Published on Wednesday October 26 2011 (AEST)
Diversified mining giant Rio Tinto made a bid for Canadian junior Hathor Exploration last week which significantly gazumped an earlier bid by Canada's uranium leader Cameco. Hathor's highly prospective acreage in Saskatchewan is nearby existing Cameco operations.
Cameco would thus be able to extract greater synergies out of Hathor compared to Rio coming in cold, but analysts are not convinced Cameco, which is still developing its flagship Cigar Lake project, is keen on being dragged into a bidding war. Rio's bid highlights the company's waning legacy uranium exposure, with Rossing in Namibia on the decline and the future of Australia's Ranger mine, in which Rio has a majority owning via Energy Resources of Australia , unclear.

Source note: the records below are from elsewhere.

--- flow/config.mk ---
export PLATFORM = sky130hd
export DESIGN_NAME = mult4X4
export DESIGN_NICKNAME = mult4X4
export VERILOG_FILES = /design/flow/design.v
export SDC_FILE = /design/flow/constraint.sdc
export NUM_CORES = 4
export LEC_CHECK = 1
export CORE_AREA = 10 10 95 95
export DIE_AREA = 0 0 105 105
--- flow/constraint.sdc ---
current_design mult4X4

set clk_period 3.1
set clk_io_pct 0.2

create_clock -name clk0 -period $clk_period [get_ports {Clk}]

set non_clock_inputs [all_inputs -no_clocks]
set_input_delay [expr $clk_period * $clk_io_pct] -clock clk0 $non_clock_inputs
set_output_delay [expr $clk_period * $clk_io_pct] -clock clk0 [all_outputs]
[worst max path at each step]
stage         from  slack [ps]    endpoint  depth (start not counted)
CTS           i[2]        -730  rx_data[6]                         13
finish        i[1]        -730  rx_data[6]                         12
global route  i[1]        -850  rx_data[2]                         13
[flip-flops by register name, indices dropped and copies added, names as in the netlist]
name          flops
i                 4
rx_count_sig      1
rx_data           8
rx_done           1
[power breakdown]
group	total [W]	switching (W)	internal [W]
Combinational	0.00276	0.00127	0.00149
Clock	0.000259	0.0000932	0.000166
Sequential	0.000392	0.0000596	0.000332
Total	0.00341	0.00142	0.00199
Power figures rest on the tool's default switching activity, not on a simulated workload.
==> flow/design.v <==
module vga_control_1
(
    input clk,
    input rst_n,
    input [10:0] c1,
    input [10:0] c2,
    output reg [2:0]rgb,
    output reg [10:0] rom_addr,
    input [7:0] rom_data
);
    parameter _X = 8'd128;
    parameter _Y = 8'd128;
    parameter _XOFF = 10'd0;
    parameter _YOFF = 10'd0;
    reg [6:0] x;
    reg [6:0] y;
    reg [2:0] index, index_del;
    reg data_valid, data_valid_del_1, data_valid_del_2;
    reg [2:0] i;
    always @(posedge clk or negedge rst_n)
    begin
        if(~rst_n)
        begin
            x <= 7'd0;
            y <= 7'd0;
            index <= 3'd0;
            index_del <= 3'd0;
            data_valid <= 1'b0;
            data_valid_del_1 <= 1'b0;
            data_valid_del_2 <= 1'b0;
            i <= 2'd0;
            rom_addr <= 11'd0;
            rgb <= 3'b000;
        end
        else
        begin
            case(i)
                0:  
                if((c1 > (128+88+_XOFF) && c1 <= (128+88+_XOFF+_X)) &&
                    (c2 > (4+23+_YOFF) && c2 <= (4+23+_YOFF+_Y)))  
                begin
                    x <= c1 - (128+88+_XOFF) - 1;     
                    y <= c2 - (4+23+_YOFF) - 1;       
                    data_valid <= 1'b1;
                    i <= i + 1'b1;
                end
                else
                begin  
                    x <= 7'd0;
                    y <= 7'd0;
                    data_valid <= 1'b0;
                    i <= i + 1'b1;
                end
                1:  
                begin
                    rom_addr <= ((y << 4) + (x >> 3));
                    index <= x & 3'b111;
                    data_valid_del_1 <= data_valid;
                    i <= i + 1'b1;
                end
                2:  
                begin
                    index_del <= index;
                    data_valid_del_2 <= data_valid_del_1;
                    i <= i + 1'b1;
                end
                3:
                begin
                    rgb <= data_valid_del_2 ? {rom_data[index_del], rom_data[index_del], rom_data[index_del]} : 3'b000;
                    i <= 2'd0;
                end
            endcase
        end
    end
endmodule
==> flow/run.sh <==
#!/bin/bash
# OpenROAD 26Q1-2900-gdf79404cd8, Yosys 0.63+post, stock flow scripts
make -C /OpenROAD-flow-scripts/flow DESIGN_CONFIG=/design/flow/config.mk WORK_HOME=/design/flow/orfs finish
==> flow/config.mk <==
export PLATFORM = sky130hd
export DESIGN_NAME = vga_control_1
export DESIGN_NICKNAME = vga_control_1
export VERILOG_FILES = /design/flow/design.v
export SDC_FILE = /design/flow/constraint.sdc
export NUM_CORES = 4
export LEC_CHECK = 1
export CORE_UTILIZATION = 40
==> flow/constraint.sdc <==
current_design vga_control_1

set clk_period 2.4
set clk_io_pct 0.2

create_clock -name clk0 -period $clk_period [get_ports {clk}]

set non_clock_inputs [all_inputs -no_clocks]
set_input_delay [expr $clk_period * $clk_io_pct] -clock clk0 $non_clock_inputs
set_output_delay [expr $clk_period * $clk_io_pct] -clock clk0 [all_outputs]
==> qor.yml <==
outcome: "complete, no violations"
max_freq_mhz: 479
yosys_warnings: 1
mi_logic_area_um2: 810
synth_cell_types: 29
grt_max_degree: 24
htreeDepth: 2
rsz0062_at_grt: "no"
ys_cells: 156
ctsHoldBuffers: 0
p_leak_nw: 1.15
gr-usage-met3_pct: 3.39
setup_ws_ns: 0.314
cts_root_buf: "clkbuf_8"
yosysSeqAreaShare_pct: 51.8
via_count: 1265
cts_setup_buffers: 0
cp_slowest_cell: "clkdlybuf4s50_1"
drcViolationCount: 0
synthTopCellsByArea: "dfrtp_1 52%, mux2_2 12%, ha_1 5.4%, o21ai_2 4.3%, nand2_1 4.1%"
powerDensity_mw_per_mm2: 495
period_needed_ns: 2.09
maxSlewHeadroom_pct: 66.6
diodes: 0
wl_per_cell_um: 12.4
setup_viol: 0
grtUsageMet1_pct: 24.2
synth-main-ff-cell: "dfrtp_1"
syn_to_final_growth_pct: 33.7
fp.dieW_um: 69.8
ir_drop_v: 0.000303
hold_viol: 0
edf_count: 0
finalClockPeriodUsage_pct: 86.9
cp-start-kind: "primary input"
hp-class: "primary input to async pin"
netlist_area_mm2: 0.00184
place_inst: 253
dp_slack_ns: -0.00198
num_rows: 24
core_util_floorplan_pct: 41.9
fin_cells: 261
report.power.total_mw: 1.22
yosys-top-cells-count: "38 x dfrtp_1, 20 x nand2_1, 19 x mux2_2, 9 x o21ai_0, 9 x o21ai_2"
io_buffers: 45
cp.required_ns: 2.61
fin_worst_skew_ns: 0.00785
synth.avg_cell_area_um2: 11.8
fp.dieH_um: 69.8
path_max_fanout: 8
seq_area_um2: 951
yosys_area_mm2: 0.00184
gp_congestion: 0.800
grt_busiest_layer: "met1"
syn_inst: 156
numSynthFlops: 38
cpPeakStageDelay_ns: 0.48
cts_tree: "built"
reg2reg_from: "i[0]"
drt_iter0_drc: 53
ant_nets: 0
async_flop_share_pct: 100
p_comb_share_pct: 9.7
crit_chain: "clkdlybuf4s50_1, inv_1, ha_1, and3_1, o31ai_2, xor2_1, o2111ai_2, buf_4, o21ai_0"
synth.most_common_cell: "dfrtp_1"
slew_viol_final: 0
warnings: 30
clkLatencyLatePin_ns: 0.29
grt_pass1_wl_um: 5350
fin_tns_setup_ns: 0
antenna_found_initial: 0
n_fill_cell: 371
io_pins: 46
netlist.area_leader.share_pct: 51.8
endpoint_kind: "flip-flop"
cts_inserted_buffers: 5
grt_pass1_vias: 1166
largest_area_cell: "dfrtp_1"
crit_type: "primary input to flip-flop"
clk_path_buf_depth: 2
startpoint: "c2[2]"
dpl.hpwl_um: 2410
clockPowerShare_pct: 37.5
switching_share_pct: 22.6
drt_pass1_iterations: 4
met2_usage_pct: 19.9
path_clk_slew_ns: 0.08
seq_power_share_pct: 52.8
routed_via_density: 4.85
overflow: 0
cts-resized-gates: 0
wirelength_um: 3230
switchingPower_uw: 275
coreArea_mm2: 0.00438
cp.arrival_ns: 2.29
final_core_util_pct: 56.0
grt_usage_pct: 14.2
cap_violations: 0
tightest_slew_ns: 0.501
cts_num_sinks: 38
die_area_mm2: 0.00487
internal_power_uw: 941
drive_above_1_share_pct: 23.4
-- power groups by stage --
stage / Clock (mW) / Sequential [mW] / Combinational, mW
6_report: 0.457 / 0.642 / 0.118
5_1_grt: 0.495 / 0.642 / 0.129
4_1_cts: 0.465 / 0.642 / 0.120
-- worst max-delay path, delay by kind of cell --
| kind | cells | cell delay [ns] |
|---|---|---|
| AND-OR/OR-AND | 3 | 0.53 |
| adder cells (fa/ha/maj) | 1 | 0.18 |
| buffers and inverters | 3 | 0.73 |
| XOR/XNOR | 1 | 0.20 |
| AND/OR/NAND/NOR | 1 | 0.18 |
-- per-layer routing --
| metal | vias up | routed length, um |
|---|---|---|
| met2 | 37 | 1290 |
| met3 | 5 | 192 |
| li1 | 636 | - |
| met4 | 0 | 50 |
| met5 | - | 0 |
| met1 | 587 | 1700 |
-- cell families (layout without fill, tap and decap cells) --
logic type / after synthesis / in the layout / synth area share, %
and+or+nand+nor: 37 / 37 / 9.60
AOI/OAI and AO/OA: 26 / 26 / 10.1
xor gates and xnor gates: 9 / 9 / 4.29
adders and majority gates: 8 / 8 / 5.45
muxes: 22 / 22 / 14.6
buffers and inverters: 16 / 69 / 4.15
DFF: 38 / 38 / 51.8
-- path summary, 6_finish.rpt --
| kind | to | slack (ns) | cells past startpoint |
|---|---|---|---|
| min in group clk0 | data_valid | 0.48 | 2 |
| max in group asynchronous | x[3] | 1.66 | 2 |
| setup / recovery | x[6] | 0.31 | 9 |
| setup reg to reg | x[6] | 0.68 | 8 |
| hold reg to reg | data_valid | 0.48 | 2 |
| hold / removal | rgb[1] | 0.15 | 1 |
-- sequential cells by signal, indices dropped and copies added (netlist names), 3 cells and up --
register   flops
i              3
rom_addr      11
index          3
x              7
index_del      3
y              7
-- final cells by class --
| cell class | count | area share, % |
|---|---|---|
| Timing Repair Buffer | 53 | 20.6 |
| Tap cell | 52 | 2.65 |
| Clock buffer | 6 | 3.36 |
| Clock inverter | 2 | 0.509 |
| Multi-Input combinational cell | 102 | 33.0 |
| Sequential cell | 38 | 38.7 |
| Inverter | 8 | 1.22 |
-- cells in the final DEF, fill, tap and decap left out, types with 4 or more instances in the layout --
cell             netlist  layout
buf_4                  2       8
nor3_1                 4       4
nand2b_1               4       4
o21ai_0                9       9
dfrtp_1               38      38
mux2_2                19      19
o21ai_2                9       9
a21oi_1                4       4
xnor2_1                4       4
inv_1                  8       8
xor2_1                 5       5
clkdlybuf4s50_1        0      44
ha_1                   8       8
nand2_1               20      20
clkbuf_8               0       6
-- metrics by stage --
stage	area, um2	hold slack (ns)
floorplan	1840	0.184
global placement	2360	0.461
detailed placement	2360	0.466
CTS	2460	0.169
global route	2460	0.188
finish	2460	0.145
Power and IR drop assume default switching activity.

The point for the global uranium market is, nevertheless, that a global mining giant still sees value in uranium mining. On the other side of the ledger, Rio is divesting of aluminium assets.
Last week also brought news that European group URENCO and US conversion company ConverDyn would team up to bid on the depleted tails stockpile sitting at the US Department of Energy. Congress has been looking at ways to commercialise the stockpile to provide funds for environmental clean-up operations.
Once again, such interest betrays a more general market interest in uranium, suggesting that global nuclear energy was not swept away in the Japanese tsunami. However, while such news might spark more spot market interest on the buy-side, one would assume, last week saw little interest from buyers such that sellers, including producers, were forced to reduce pricing.
Industry consultant TradeTech reports five transactions in the spot market totalling just under 800,000lbs of U3O8 equivalent. By week's end prices had moved lower, such that TradeTech's indicative spot price has fallen US85c to US$52.00/lb.
Indicative term prices remain at US$55/lb (medium) and US$63/lb (long).